A. Borrower and Bank are parties to that certain Loan and Security Agreement dated as of November 14, 2018, as amended by that certain Limited Waiver and Amendment No. 1 to Loan and Security Agreement, dated as of April 7, 2020 (as so amended, and as the same may hereafter be further amended, restated, supplemented or otherwise modified from time to time, the “Loan Agreement”).
B. Borrower and Bank desire to amend the Loan Agreement, in each case in accordance with and subject to the terms and conditions set forth herein.
NOW, THEREFORE, for and in consideration of the mutual covenants and agreements contained herein, and for other good and valuable consideration, the receipt, adequacy and sufficiency of which are hereby acknowledged, the parties hereto (intending to be legally bound) hereby agree as follows:
1. Definitions.
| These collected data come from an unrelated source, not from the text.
File: src/rtl/tlb_datapath.sv
module tlb_datapath
  import tlb_pkg::*;
#(
  parameter int ENTRIES = 8,
  parameter int PINNED  = 2,
  parameter int VPN_W   = 20,
  parameter int PFN_W   = 20,
  parameter int ASID_W  = 6,
  parameter int OFF_W   = 12,
  parameter int IDX_W   = $clog2(ENTRIES)
) (
  input  logic                      clk,
  input  logic                      rst_n,
  input  tlbStrobe_t                strobe,
  input  logic [IDX_W-1:0]          wrIdx,
  input  logic [VPN_W-1:0]          insVpn,
  input  logic [ASID_W-1:0]         insAsid,
  input  logic [PFN_W-1:0]          insPfn,
  input  logic [2:0]                insPerm,
  input  logic                      insDirty,
  input  logic [ASID_W-1:0]         flushAsid,
  input  logic                      lkValid,
  input  logic [VPN_W+OFF_W-1:0]    lkVaddr,
  input  logic [ASID_W-1:0]         lkAsid,
  input  logic [1:0]                lkAccess,
  output logic                      matchAny,
  output logic [IDX_W-1:0]          matchIdx,
  output logic                      dupAny,
  output logic [IDX_W-1:0]          dupIdx,
  output logic [ENTRIES-1:0]        validVec,
  output logic                      lkHit,
  output logic                      lkMiss,
  output logic                      lkFault,
  output logic                      lkDirty,
  output logic [PFN_W+OFF_W-1:0]    lkPaddr
);

  logic [ENTRIES-1:0] valid;
  logic [ENTRIES-1:0] dirty;
  logic [VPN_W-1:0]   vpnQ  [ENTRIES];
  logic [PFN_W-1:0]   pfnQ  [ENTRIES];
  logic [ASID_W-1:0]  asidQ [ENTRIES];
  logic [2:0]         permQ [ENTRIES];

  logic [VPN_W-1:0]   lkVpn;
  logic [ENTRIES-1:0] lkMatch;
  logic [ENTRIES-1:0] dupMatch;
  logic [2:0]         needMask;
  logic               permOk;
  logic               markDirty;

  assign lkVpn    = lkVaddr[VPN_W+OFF_W-1:OFF_W];
  assign validVec = valid;

  // Parallel compare of every slot against lookup and insert keys
  for (genvar g = 0; g < ENTRIES; g++) begin : g_cmp
    assign lkMatch[g]  = valid[g] && (vpnQ[g] == lkVpn)  && (asidQ[g] == lkAsid);
    assign dupMatch[g] = valid[g] && (vpnQ[g] == insVpn) && (asidQ[g] == insAsid);
  end

  always_comb begin
    matchIdx = '0;
    dupIdx   = '0;
    for (int i = ENTRIES - 1; i >= 0; i--) begin
      if (lkMatch[i])  matchIdx = IDX_W'(i);
      if (dupMatch[i]) dupIdx   = IDX_W'(i);
    end
  end

  assign matchAny = |lkMatch;
  assign dupAny   = |dupMatch;

  always_comb begin
    unique case (accType_t'(lkAccess))
      ACC_READ:  needMask = 3'b001;
      ACC_WRITE: needMask = 3'b010;
      ACC_EXEC:  needMask = 3'b100;
      default:   needMask = 3'b000;
    endcase
  end

  assign permOk    = |(permQ[matchIdx] & needMask);
  assign markDirty = lkValid && matchAny && permOk && (accType_t'(lkAccess) == ACC_WRITE);

  // Slot array: flush first, then dirty marking, then the write wins
  always_ff @(posedge clk) begin
    if (!rst_n) begin
      valid <= '0;
      dirty <= '0;
      for (int i = 0; i < ENTRIES; i++) begin
        vpnQ[i]  <= '0;
        pfnQ[i]  <= '0;
        asidQ[i] <= '0;
        permQ[i] <= '0;
      end
    end else begin
      for (int i = PINNED; i < ENTRIES; i++) begin
        if (strobe.clrAll || (strobe.clrAsid && (asidQ[i] == flushAsid)))
          valid[i] <= 1'b0;
      end
      if (markDirty)
        dirty[matchIdx] <= 1'b1;
      if (strobe.wrEn) begin
        valid[wrIdx] <= 1'b1;
        dirty[wrIdx] <= insDirty;
        vpnQ[wrIdx]  <= insVpn;
        pfnQ[wrIdx]  <= insPfn;
        asidQ[wrIdx] <= insAsid;
        permQ[wrIdx] <= insPerm;
      end
    end
  end

  // Registered lookup result
  always_ff @(posedge clk) begin
    if (!rst_n) begin
      lkHit   <= 1'b0;
      lkMiss  <= 1'b0;
      lkFault <= 1'b0;
      lkDirty <= 1'b0;
      lkPaddr <= '0;
    end else begin
      lkHit   <= lkValid && matchAny && permOk;
      lkFault <= lkValid && matchAny && !permOk;
      lkMiss  <= lkValid && !matchAny;
      lkDirty <= lkValid && matchAny && permOk && dirty[matchIdx];
      lkPaddr <= (lkValid && matchAny && permOk) ?
                 {pfnQ[matchIdx], lkVaddr[OFF_W-1:0]} : '0;
    end
  end


  resp_onehot_chk: assert property (@(posedge clk) disable iff (!rst_n)
    $onehot0({lkHit, lkMiss, lkFault}));


  resp_follows_req_chk: assert property (@(posedge clk) disable iff (!rst_n)
    lkValid |=> (lkHit || lkMiss || lkFault));


  offset_pass_chk: assert property (@(posedge clk) disable iff (!rst_n)
    lkHit |-> (lkPaddr[OFF_W-1:0] == $past(lkVaddr[OFF_W-1:0])));


  paddr_zero_chk: assert property (@(posedge clk) disable iff (!rst_n)
    !lkHit |-> (lkPaddr == '0));


  for (genvar p = 0; p < PINNED; p++) begin : g_pinChk
    pinned_keep_chk: assert property (@(posedge clk) disable iff (!rst_n)
      !$fell(valid[p]));
  end

endmodule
Terms capitalized herein and not otherwise defined herein shall have the meanings ascribed to such terms in the Loan Agreement, as amended hereby.
2. Limited Waiver.
(a) Borrower has informed Bank that for the testing periods that ended as of March 31, 2020 and June 30, 2020, Borrower’s Fixed Charge Coverage Ratio was less than 1.20 to 1.00 as required pursuant to Section 6.7(a) of the Loan Agreement (each, a “FCCR Default” and together the “FCCR Defaults”).
(b) Borrower acknowledges that, as a result of the FCCR Defaults, an Event of Default has occurred as of March 31, 2020 and June 30, 2020 and is continuing under Section 8.2(a) of the Loan Agreement.
(c) Borrower therefore has requested that Bank waive the FCCR Defaults.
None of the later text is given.